The professionalism lapses of a minority of senior healthcare practitioners, charged with teaching healthcare students across the NHS, are contributing to a decline in patient care and dignity. This is the finding of an eight-year programme of research, led by Cardiff University and the University of Dundee.
The research explored the professionalism dilemmas experienced by healthcare students from across five countries - England, Wales, Scotland, Northern Ireland and Australia - and collected over 2,000 anonymous stories of professionalism lapses from more than 4,000 student participants.
Research co-author and Director of Medical Education Research at Cardiff University, Dr Lynn Monrouxe, said: 'Our research has highlighted that some senior healthcare practitioners across the UK fail to ensure proper patient care and dignity in the presence of students.
'Healthcare students are explicitly taught what comprises professional values and behaviours, but a large part of learning to become a healthcare professional occurs within the NHS as students observe their seniors - who act as powerful role models - interacting with patients.
'During our research, common professionalism lapses reported by medical, dental, nursing, physiotherapy and pharmacy students included clinicians' and students' poor hygiene practices; talking to or about patients inappropriately; confidentiality breaches; students practising on patients without valid consent and going beyond the limits of their own competence.' (See notes to editors for examples of student narratives)
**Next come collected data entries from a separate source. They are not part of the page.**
$ cat src/hw/rtl/tkrs_pkg.sv
// ----------------------------------------------------------------------------
// Tracker row sequencer package
// Shared constants, command codes and structure types of the row sequencer.
// ----------------------------------------------------------------------------
package tkrs_pkg;

   // Default sizes of the song structure.
   localparam int ROWS_PER_PATTERN_DEF = 64;
   localparam int ORDER_DEPTH_DEF      = 256;
   localparam int TRACKS               = 4;

   // Special codes in the song data.
   localparam logic [15:0] END_MARK     = 16'hFFFF;
   localparam logic [6:0]  MUTE_CODE    = 7'h7F;
   localparam logic [4:0]  DATA_MASK    = 5'h1F;
   localparam logic [2:0]  SPEED_EFFECT = 3'd7;

   // Byte slot codes: the bitmap is awaited, or no further byte is present.
   localparam logic [3:0] SLOT_BITMAP = 4'd0;
   localparam logic [3:0] SLOT_NONE   = 4'd8;

   // Input commands.
   typedef enum logic [1:0] {
      CMD_TICK  = 2'd0,
      CMD_BYTE  = 2'd1,
      CMD_WRITE = 2'd2
   } command_type;

   // The four 16-bit track words of one row.
   typedef logic [TRACKS-1:0][15:0] words_type;

   // Status of one row byte as seen by the unpacker.
   typedef struct packed {
      logic       finish;
      logic [3:0] slot;
      logic       speed_we;
      logic [4:0] speed;
   } row_status_type;

   // One result transaction.
   typedef struct packed {
      logic        is_channel_update;
      logic        row_due;
      logic [15:0] fetch_address;
      logic [7:0]  pattern_index;
      logic [5:0]  row_position;
      logic [1:0]  channel;
      logic        note_valid;
      logic [6:0]  note;
      logic        last;
   } result_type;

endpackage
As a result of Dr Monrouxe and Professor Rees's work, medical schools across the UK are now beginning to change ethical guidelines around students' interactions with patients. Newcastle School of Medicine confirmed the scale of the problem at their school and were moved to review their own policies and procedures, based on the study's recommendations. Roger Barton, Professor of Clinical Medicine and Director of Medical Studies at Newcastle University, said:
'The lessons from Lynn Monrouxe and Charlotte Rees' research will be at the foundation of teaching, and students will have regular opportunities to share and discuss the dilemmas they have come across. This will support students to re-commit to the professionalism values taught during formal learning.'
Dr Monrouxe expounds the idea that some senior practitioners, having been trained many years ago, belong to a different culture of medicine with different approaches to care. She added: 'Many healthcare students, at some stage in their workplace learning, will find themselves witnessing or participating in a practice which falls short of the ethics and professionalism they've imbued in their own formal training.'
Co-author of the studies, Professor Charlotte Rees, University of Dundee, added: 'Confronted with these situations students often report experiencing distress; they are freshly instilled with the knowledge of correct practice but feel unable to challenge their superiors given the hierarchical culture of the workplace. Future healthcare professionals find themselves caught in a clash between the strong ethical code taught at healthcare schools and the sometimes failing ethics of the workplace.
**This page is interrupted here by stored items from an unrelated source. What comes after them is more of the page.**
--- src/rtl/core/lpc_pkg.sv ---
`default_nettype none
package lpc_pkg;

  localparam int ADDR_W     = 48;
  localparam int COUNT_W    = 17;
  localparam int MAXR_W     = 21;
  localparam int SLOT_OUT_W = 3;
  localparam int INPG_OUT_W = 12;
  localparam int COPY_OUT_W = 13;
  localparam int STAMP_W    = 32;

  localparam int IN_DATA_W  = 72;
  localparam int OUT_DATA_W = 128;
  localparam int OUT_USED_W = SLOT_OUT_W + 1 + ADDR_W + ADDR_W + INPG_OUT_W + COPY_OUT_W;

  localparam int CFG_IDX_W = 2;
  localparam logic [CFG_IDX_W-1:0] CFG_STREAM_SIZE  = 2'd0;
  localparam logic [CFG_IDX_W-1:0] CFG_BASE_ADDRESS = 2'd1;

  typedef enum logic [2:0] {
    LPC_IDLE,
    LPC_CHECK,
    LPC_ERR,
    LPC_LOOK,
    LPC_SCAN,
    LPC_EMIT
  } lpc_state_t;

  typedef struct packed {
    logic load;
    logic look;
    logic scan;
    logic emit;
    logic emit_err;
  } lpc_cmd_t;

  typedef struct packed {
    logic err;
    logic look_hit;
    logic scan_last;
    logic seg_last;
    logic out_free;
  } lpc_stat_t;

endpackage
`default_nettype wire

--- src/rtl/core/lpc_ctrl.sv ---
`default_nettype none
module lpc_ctrl (
  input  logic                clk,
  input  logic                rst_n,
  input  logic                in_valid,
  output logic                in_ready,
  input  lpc_pkg::lpc_stat_t  stat,
  output lpc_pkg::lpc_cmd_t   cmd
);
  import lpc_pkg::*;

  lpc_state_t state_r, state_nxt;

  always_ff @(posedge clk) begin
    if (!rst_n) begin
      state_r <= LPC_IDLE;
    end else begin
      state_r <= state_nxt;
    end
  end

  always_comb begin
    state_nxt = state_r;
    case (state_r)
      LPC_IDLE:  if (in_valid) state_nxt = LPC_CHECK;
      LPC_CHECK: state_nxt = stat.err ? LPC_ERR : LPC_LOOK;
      LPC_ERR:   if (stat.out_free) state_nxt = LPC_IDLE;
      LPC_LOOK:  state_nxt = stat.look_hit ? LPC_EMIT : LPC_SCAN;
      LPC_SCAN:  if (stat.scan_last) state_nxt = LPC_EMIT;
      LPC_EMIT: begin
        if (stat.out_free) state_nxt = stat.seg_last ? LPC_IDLE : LPC_LOOK;
      end
      default:   state_nxt = LPC_IDLE;
    endcase
  end

  always_comb begin
    in_ready     = 1'b0;
    cmd          = '0;
    case (state_r)
      LPC_IDLE: begin
        in_ready = 1'b1;
        cmd.load = in_valid;
      end
      LPC_ERR:  cmd.emit_err = stat.out_free;
      LPC_LOOK: cmd.look = 1'b1;
      LPC_SCAN: cmd.scan = 1'b1;
      LPC_EMIT: cmd.emit = stat.out_free;
      default: begin
        in_ready = 1'b0;
        cmd      = '0;
      end
    endcase
  end

endmodule
`default_nettype wire

--- src/rtl/core/lpc_dp.sv ---
`default_nettype none
module lpc_dp #(
  parameter int SLOTS       = 8,
  parameter int PAGE_BYTES  = 4096,
  parameter int MAX_REQUEST = 65536
) (
  input  logic                              clk,
  input  logic                              rst_n,
  input  logic                              cfg_we,
  input  logic [lpc_pkg::CFG_IDX_W-1:0]     cfg_index,
  input  logic [lpc_pkg::ADDR_W-1:0]        cfg_data,
  input  logic [lpc_pkg::ADDR_W-1:0]        req_offset,
  input  logic [lpc_pkg::COUNT_W-1:0]       req_count,
  input  lpc_pkg::lpc_cmd_t                 cmd,
  output lpc_pkg::lpc_stat_t                stat,
  input  logic                              out_ready,
  output logic                              out_valid,
  output logic [lpc_pkg::OUT_DATA_W-1:0]    out_data,
  output logic                              out_last,
  output logic                              out_err
);
  import lpc_pkg::*;

  localparam int SLOT_W = $clog2(SLOTS);
  localparam int PAGE_W = $clog2(PAGE_BYTES);
  localparam int ROOM_W = PAGE_W + 1;
  localparam int CMP_W  = (ROOM_W > COUNT_W) ? ROOM_W : COUNT_W;
  localparam int PAD_W  = OUT_DATA_W - OUT_USED_W;

  logic [ADDR_W-1:0]  size_r, base_r;
  logic [ADDR_W-1:0]  cur_r;
  logic [COUNT_W-1:0] left_r;
  logic [ADDR_W-1:0]  tags_r   [SLOTS];
  logic [STAMP_W-1:0] stamps_r [SLOTS];
  logic [STAMP_W-1:0] counter_r;

  logic               hit_r;
  logic [SLOT_W-1:0]  hit_slot_r, victim_r, scan_idx_r;
  logic [STAMP_W-1:0] best_r;
  logic [ADDR_W-1:0]  pbase_r, fill_r;
  logic [PAGE_W-1:0]  inpage_r;
  logic [ROOM_W-1:0]  copy_r;
  logic               seg_last_r;

  logic                  out_valid_r;
  logic [OUT_DATA_W-1:0] out_data_r;
  logic                  out_last_r, out_err_r;

  logic [ADDR_W-1:0]  pbase_c;
  logic [PAGE_W-1:0]  inpage_c;
  logic [ROOM_W-1:0]  room_c, copy_c;
  logic               take_room_c;
  logic               hit_any_c;
  logic [SLOT_W-1:0]  hit_idx_c;
  logic [ADDR_W:0]    end_c;
  logic               err_c;
  logic [SLOT_W-1:0]  emit_slot_c;
  logic [STAMP_W-1:0] stamp_nxt;

  assign pbase_c     = {cur_r[ADDR_W-1:PAGE_W], {PAGE_W{1'b0}}};
  assign inpage_c    = cur_r[PAGE_W-1:0];
  assign room_c      = ROOM_W'(PAGE_BYTES) - {1'b0, inpage_c};
  assign take_room_c = CMP_W'(room_c) < CMP_W'(left_r);
  assign copy_c      = take_room_c ? room_c : ROOM_W'(CMP_W'(left_r));

  // tags are unique once installed, so the lowest matching index is the match
  always_comb begin
    hit_any_c = 1'b0;
    hit_idx_c = '0;
    for (int i = SLOTS - 1; i >= 0; i--) begin
      if (tags_r[i] == pbase_c) begin
        hit_any_c = 1'b1;
        hit_idx_c = SLOT_W'(i);
      end
    end
  end

  // at check time cur_r holds the offset and left_r the count
  assign end_c = {1'b0, cur_r} + (ADDR_W + 1)'(left_r);
  assign err_c = (left_r == '0) || (MAXR_W'(left_r) > MAXR_W'(MAX_REQUEST)) ||
                 (end_c > {1'b0, size_r});

  assign emit_slot_c = hit_r ? hit_slot_r : victim_r;
  assign stamp_nxt   = counter_r + STAMP_W'(1);

  always_ff @(posedge clk) begin
    if (!rst_n) begin
      size_r <= '0;
      base_r <= '0;
    end else if (cfg_we) begin
      case (cfg_index)
        CFG_STREAM_SIZE:  size_r <= cfg_data;
        CFG_BASE_ADDRESS: base_r <= cfg_data;
        default: ;
      endcase
    end
  end

  always_ff @(posedge clk) begin
    if (!rst_n) begin
      for (int i = 0; i < SLOTS; i++) begin
        tags_r[i]   <= '1;
        stamps_r[i] <= '0;
      end
      counter_r <= '0;
    end else if (cmd.emit) begin
      if (!hit_r) tags_r[emit_slot_c] <= pbase_r;
      stamps_r[emit_slot_c] <= stamp_nxt;
      counter_r             <= stamp_nxt;
    end
  end

  always_ff @(posedge clk) begin
    if (cmd.load) begin
      cur_r  <= req_offset;
      left_r <= req_count;
    end else if (cmd.emit) begin
      cur_r  <= cur_r + ADDR_W'(copy_r);
      left_r <= left_r - COUNT_W'(copy_r);
    end
  end

  always_ff @(posedge clk) begin
    if (cmd.look) begin
      hit_r      <= hit_any_c;
      hit_slot_r <= hit_idx_c;
      pbase_r    <= pbase_c;
      fill_r     <= base_r + pbase_c;
      inpage_r   <= inpage_c;
      copy_r     <= copy_c;
      seg_last_r <= !take_room_c;
      victim_r   <= '0;
      best_r     <= stamps_r[0];
      scan_idx_r <= SLOT_W'(1);
    end else if (cmd.scan) begin
      if (stamps_r[scan_idx_r] < best_r) begin
        victim_r <= scan_idx_r;
        best_r   <= stamps_r[scan_idx_r];
      end
      scan_idx_r <= scan_idx_r + SLOT_W'(1);
    end
  end

  // output register: hold until taken
  always_ff @(posedge clk) begin
    if (!rst_n) begin
      out_valid_r <= 1'b0;
    end else if (cmd.emit || cmd.emit_err) begin
      out_valid_r <= 1'b1;
    end else if (out_ready) begin
      out_valid_r <= 1'b0;
    end
  end

  always_ff @(posedge clk) begin
    if (cmd.emit_err) begin
      out_data_r <= '0;
      out_last_r <= 1'b1;
      out_err_r  <= 1'b1;
    end else if (cmd.emit) begin
      out_data_r <= {{PAD_W{1'b0}}, COPY_OUT_W'(copy_r), INPG_OUT_W'(inpage_r), fill_r,
                     pbase_r, hit_r, SLOT_OUT_W'(emit_slot_c)};
      out_last_r <= seg_last_r;
      out_err_r  <= 1'b0;
    end
  end

  assign out_valid = out_valid_r;
  assign out_data  = out_data_r;
  assign out_last  = out_last_r;
  assign out_err   = out_err_r;

  assign stat.err       = err_c;
  assign stat.look_hit  = hit_any_c;
  assign stat.scan_last = (scan_idx_r == SLOT_W'(SLOTS - 1));
  assign stat.seg_last  = seg_last_r;
  assign stat.out_free  = !out_valid_r || out_ready;

endmodule
`default_nettype wire

--- src/rtl/core/lru_page_cache_lookup_core.sv ---
`default_nettype none
// Page lookup for a fully associative LRU page cache. Each request beat on
// in_ (byte offset, byte count) is checked for a nonzero count of at most
// MAX_REQUEST bytes within the configured stream size and answered either by
// one error beat (tuser set, tlast set, tdata zero) or by one beat per page
// touched, the last one marked by tlast. A request is taken only when the
// block is idle, then goes through the range check, and an error beat follows
// that. Each page segment is a tag compare across all slots, then result and
// stamp update; on a miss a victim search between them walks the use stamps
// one slot per cycle. A result waits in an output register, so a stalled
// out_tready only holds the block once the next result is ready. The tag store
// is set by reset itself, with no clearing pass. Configuration writes are
// always taken and must only be issued while the block is idle.
module lru_page_cache_lookup_core #(
  parameter int SLOTS       = 8,
  parameter int PAGE_BYTES  = 4096,
  parameter int MAX_REQUEST = 65536
) (
  input  logic                            clk,
  input  logic                            rst_n,
  input  logic                            in_tvalid,
  output logic                            in_tready,
  // byte_offset[47:0], byte_count[64:48], zero pad
  input  logic [lpc_pkg::IN_DATA_W-1:0]   in_tdata,
  output logic                            out_tvalid,
  input  logic                            out_tready,
  // slot[2:0], hit[3], page_base[51:4], fill_address[99:52],
  // in_page_offset[111:100], copy_bytes[124:112], zero pad
  output logic [lpc_pkg::OUT_DATA_W-1:0]  out_tdata,
  output logic                            out_tlast,
  // error[0]
  output logic                            out_tuser,
  input  logic                            cfg_valid,
  output logic                            cfg_ready,
  input  logic [lpc_pkg::CFG_IDX_W-1:0]   cfg_index,
  input  logic [lpc_pkg::ADDR_W-1:0]      cfg_data
);
  import lpc_pkg::*;

  lpc_cmd_t  cmd;
  lpc_stat_t stat;

  assign cfg_ready = 1'b1;

  lpc_ctrl u_ctrl (
    .clk      (clk),
    .rst_n    (rst_n),
    .in_valid (in_tvalid),
    .in_ready (in_tready),
    .stat     (stat),
    .cmd      (cmd)
  );

  lpc_dp #(
    .SLOTS       (SLOTS),
    .PAGE_BYTES  (PAGE_BYTES),
    .MAX_REQUEST (MAX_REQUEST)
  ) u_dp (
    .clk        (clk),
    .rst_n      (rst_n),
    .cfg_we     (cfg_valid),
    .cfg_index  (cfg_index),
    .cfg_data   (cfg_data),
    .req_offset (in_tdata[ADDR_W-1:0]),
    .req_count  (in_tdata[ADDR_W+COUNT_W-1:ADDR_W]),
    .cmd        (cmd),
    .stat       (stat),
    .out_ready  (out_tready),
    .out_valid  (out_tvalid),
    .out_data   (out_tdata),
    .out_last   (out_tlast),
    .out_err    (out_tuser)
  );

endmodule
`default_nettype wire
'Students' narratives tell us that these lapses in professionalism by some senior healthcare professionals, is sometimes reproduced by students themselves, contributing to a decline in patient care and dignity - and to the potential perpetuation of harsh practical training methods with the next generation of healthcare workers.'
The research programme identifies a need for healthcare schools to provide students with a safe environment to share their concerns and anxieties with ethical role models. In such an environment students could share best practice and resist bad practice. It also stresses that cultural change should occur from within clinical settings. Patients, patient advocates, students and healthcare professionals should engage in a constructive dialogue to examine how language, practices and values occurring within clinical settings can be developed to improve patient safety and dignity.